Extracted records =>
This is an optimization exercise on Yosys and OpenROAD, whose aim is small area, not a production implementation. RTL that was checked went through simulation tests only; none was proved equivalent to the original. No driver is modelled on the clock port, so clocking that relies on it looks cheaper here than on a real chip. Power is estimated from default activity; no workload was simulated.

// top_ep4ce6
module top_ep4ce6 (
                input wire resetn,
                input wire clk50m,
                input wire uart_rx,
                input wire [3:0] sw,
                output wire uart_tx,
                output wire beep_o,
                output wire [4:0] led,
                output wire [7:0] seg7,
                output wire [3:0] seg_cs );
    reg [22:0] c;
    always @(posedge clk50m or negedge resetn)
        if (!resetn) c <= 23'd0;
        else         c <= c + 1'b1;
    reg [7:0] seg;
    always @(*)
        case (c[22:19])
            4'h0 : seg = 8'hc0;
            4'h1 : seg = 8'hf9;
            4'h2 : seg = 8'ha4;
            4'h3 : seg = 8'hb0;
            4'h4 : seg = 8'h99;
            4'h5 : seg = 8'h92;
            4'h6 : seg = 8'h82;
            4'h7 : seg = 8'hf8;
            4'h8 : seg = 8'h80;
            4'h9 : seg = 8'h90;
            4'ha : seg = 8'h88;
            4'hb : seg = 8'h83;
            4'hc : seg = 8'hc6;
            4'hd : seg = 8'ha1;
            4'he : seg = 8'h86;
            4'hf : seg = 8'h8e;
        endcase
    assign seg7   = seg;
    assign seg_cs = 4'b0000;
    assign beep_o = sw[0] & ~(c[7] & c[18] & c[21]);
    reg [18:0] lc;
    reg        ledr;
    wire       lhit = (lc == 19'd239229);
    always @(posedge clk50m or negedge resetn)
        if (!resetn) begin
            lc   <= 19'd478459;
            ledr <= 1'b0;
        end else begin
            lc   <= {lc[17:0], ~(lc[18] ^ lc[17] ^ lc[16] ^ lc[13]) ^ lhit};
            ledr <= ledr ^ lhit;
        end
    assign led = {1'b0, {4{ledr}}};
  ...
Size: ~320 cells after synthesis, about 26 I/O pins, ~4000 sq um of cells after synthesis.
clock: 20.0 ns
lec_check: 0
abc_clock_period_in_ps: 1000000
cap_margin: 20
core_margin: 2
core_utilization: 40
slew_margin: 20
standard.sh (not shown) runs the stock make flow with config.mk's settings and CLKGATE_MAP_FILE= SYNTH_SCRIPT=/design/flow/synth_recipe.tcl, a recipe that flattens the netlist after the stock synthesis.
==> flow/flow/run.sh <==
#!/bin/bash
# Standard ORFS layout with a leaner clock tree (no dummy balancing loads)
# and the smallest buffer on the ports.
set -e
cp standard.sh standard_sh_copy.txt
export CTS_ARGS="-sink_clustering_enable -repair_clock_nets -dont_use_dummy_load"
export BUFFER_PORTS_ARGS="-buffer_cell sky130_fd_sc_hd__buf_1"
bash standard.sh finish > standard.log 2>&1
The baseline completed with no timing, DRC or antenna violations.
Rerun with:
==> flow/run.sh (new file) <==
#!/bin/bash
# synth_recipe.tcl (not shown) runs the flow's synth.tcl, then flattens the netlist and writes it again
# the make line also repeats each setting of config.mk as NAME=value (left out here)
make -C /OpenROAD-flow-scripts/flow DESIGN_CONFIG=/design/flow/config.mk WORK_HOME=/design/flow/orfs CLKGATE_MAP_FILE= SYNTH_SCRIPT=/design/flow/synth_recipe.tcl finish
--- a/flow/config.mk
+++ b/flow/config.mk
@@ -6,5 +6,4 @@
 export NUM_CORES = 4
 export LEC_CHECK = 0
-export ABC_CLOCK_PERIOD_IN_PS = 1000000
 export CAP_MARGIN = 20
 export CORE_MARGIN = 2
removed: flow/flow/run.sh
removed: flow/standard.sh
After rerunning: The new run completed without violations. Worst setup slack is worse by 820 ps. Final cell count came out higher by about 1.5%. Power came out higher by 8.3%. Hold slack is about the same. Area after synthesis does not change.
Rerun with:
==> flow/flow/run.sh (new file) <==
#!/bin/bash
# Standard ORFS layout with a leaner clock tree (no dummy balancing loads)
# and the smallest buffer on the ports.
set -e
cp standard.sh standard_sh_copy.txt
export CTS_ARGS="-sink_clustering_enable -repair_clock_nets -dont_use_dummy_load"
export BUFFER_PORTS_ARGS="-buffer_cell sky130_fd_sc_hd__buf_1"
bash standard.sh finish > standard.log 2>&1
==> flow/standard.sh (new file) <==
#!/bin/bash
# synth_recipe.tcl (not shown) runs the flow's synth.tcl, then flattens the netlist and writes it again
# the make line also repeats each setting of config.mk as NAME=value (left out here)
make -C /OpenROAD-flow-scripts/flow DESIGN_CONFIG=/design/flow/config.mk WORK_HOME=/design/flow/orfs CLKGATE_MAP_FILE= SYNTH_SCRIPT=/design/flow/synth_recipe.tcl "${@:-finish}"
--- a/flow/config.mk
+++ b/flow/config.mk
@@ -6,4 +6,5 @@
 export NUM_CORES = 4
 export LEC_CHECK = 0
+export ABC_AREA = 1
 export CAP_MARGIN = 20
 export CORE_MARGIN = 2
removed: flow/run.sh
After rerunning: Utilization goes down by 2.5 points. Global-route usage is higher by 1.3 points. Sequential share of layout area fell by 2.0 points. Wire length goes up by 18%. Design area goes up by 3.8%. Via count went up by about 27%. Clock-buffer cell count is unchanged.
Rerun with:
==> flow/flow/run.sh (replaced) <==
#!/bin/bash
# Layout flow: the standard ORFS flow (standard.sh), with two changes to
# how the gates are made, none to the registers:
#  - synthesis maps the logic with an area-oriented ABC script (flow/area.abc)
#    and without the half-adder extraction (ADDER_MAP_FILE empty);
#  - CTS does not add dummy balancing loads, and the ports get the smallest
#    buffer (buf_1) instead of a delay buffer.
# Each tool's output goes to a log file in this folder.
set -euo pipefail
here=$(pwd)
abc_script="$here/flow/area.abc"

# Synthesis script: synth_recipe.tcl with the ABC call redirected to area.abc.
{
  echo "proc abc {args} {"
  echo "  set i [lsearch -exact \$args -script]"
  echo "  if {\$i >= 0} { set args [lreplace \$args \$i [expr {\$i + 1}]] }"
  echo "  set i [lsearch -exact \$args -D]"
  echo "  if {\$i >= 0} { set args [lreplace \$args \$i [expr {\$i + 1}]] }"
  echo "  yosys abc -script $abc_script -D 20000 {*}\$args"
  echo "}"
  cat synth_recipe.tcl
} > area_synth.tcl

sed -e "s#SYNTH_SCRIPT=[^ ]*synth_recipe.tcl#SYNTH_SCRIPT=$here/area_synth.tcl ADDER_MAP_FILE=#" standard.sh > area_standard.sh
grep -q "area_synth.tcl ADDER_MAP_FILE=" area_standard.sh

export CTS_ARGS="-sink_clustering_enable -repair_clock_nets -dont_use_dummy_load"
export BUFFER_PORTS_ARGS="-buffer_cell sky130_fd_sc_hd__buf_1"
bash area_standard.sh finish > orfs_flow.log 2>&1
==> flow/flow/area.abc (new file) <==
strash
dc2
strash
&get -n
&dch -f
&nf -R 1000
&put
strash
&get -n
&dch -f
&nf -R 1000
&put
--- a/flow/config.mk
+++ b/flow/config.mk
@@ -6,5 +6,4 @@
 export NUM_CORES = 4
 export LEC_CHECK = 0
-export ABC_AREA = 1
 export CAP_MARGIN = 20
 export CORE_MARGIN = 2
Result: The new run ran to the end with no violations; design area goes down by 17%; die area came out lower by 17%; maximum frequency fell by 1.1%; total power went down by 8.3%.
Rerun with:
--- a/flow/config.mk
+++ b/flow/config.mk
@@ -8,4 +8,5 @@
 export CAP_MARGIN = 20
 export CORE_MARGIN = 2
-export CORE_UTILIZATION = 40
+export CORE_UTILIZATION = 70
+export PLACE_DENSITY = 0.8
 export SLEW_MARGIN = 20
=> Clock skew is about the same; design area drops by 1.2%; worst setup slack is worse by 62 ps; total power is about the same; hold slack stays flat; fmax decreases by 0.73%; global-route usage increases by 9.7 points; die area came out lower by 41%; flip-flop and latch count is unchanged; wire length rose by 6.0%; core utilization grows by 31 points.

Work request => Return, exactly, the lines from the first line of the records above to the line containing "(lc == 19'd239229);", both included.

Completed task =>
This is an optimization exercise on Yosys and OpenROAD, whose aim is small area, not a production implementation. RTL that was checked went through simulation tests only; none was proved equivalent to the original. No driver is modelled on the clock port, so clocking that relies on it looks cheaper here than on a real chip. Power is estimated from default activity; no workload was simulated.

// top_ep4ce6
module top_ep4ce6 (
                input wire resetn,
                input wire clk50m,
                input wire uart_rx,
                input wire [3:0] sw,
                output wire uart_tx,
                output wire beep_o,
                output wire [4:0] led,
                output wire [7:0] seg7,
                output wire [3:0] seg_cs );
    reg [22:0] c;
    always @(posedge clk50m or negedge resetn)
        if (!resetn) c <= 23'd0;
        else         c <= c + 1'b1;
    reg [7:0] seg;
    always @(*)
        case (c[22:19])
            4'h0 : seg = 8'hc0;
            4'h1 : seg = 8'hf9;
            4'h2 : seg = 8'ha4;
            4'h3 : seg = 8'hb0;
            4'h4 : seg = 8'h99;
            4'h5 : seg = 8'h92;
            4'h6 : seg = 8'h82;
            4'h7 : seg = 8'hf8;
            4'h8 : seg = 8'h80;
            4'h9 : seg = 8'h90;
            4'ha : seg = 8'h88;
            4'hb : seg = 8'h83;
            4'hc : seg = 8'hc6;
            4'hd : seg = 8'ha1;
            4'he : seg = 8'h86;
            4'hf : seg = 8'h8e;
        endcase
    assign seg7   = seg;
    assign seg_cs = 4'b0000;
    assign beep_o = sw[0] & ~(c[7] & c[18] & c[21]);
    reg [18:0] lc;
    reg        ledr;
    wire       lhit = (lc == 19'd239229);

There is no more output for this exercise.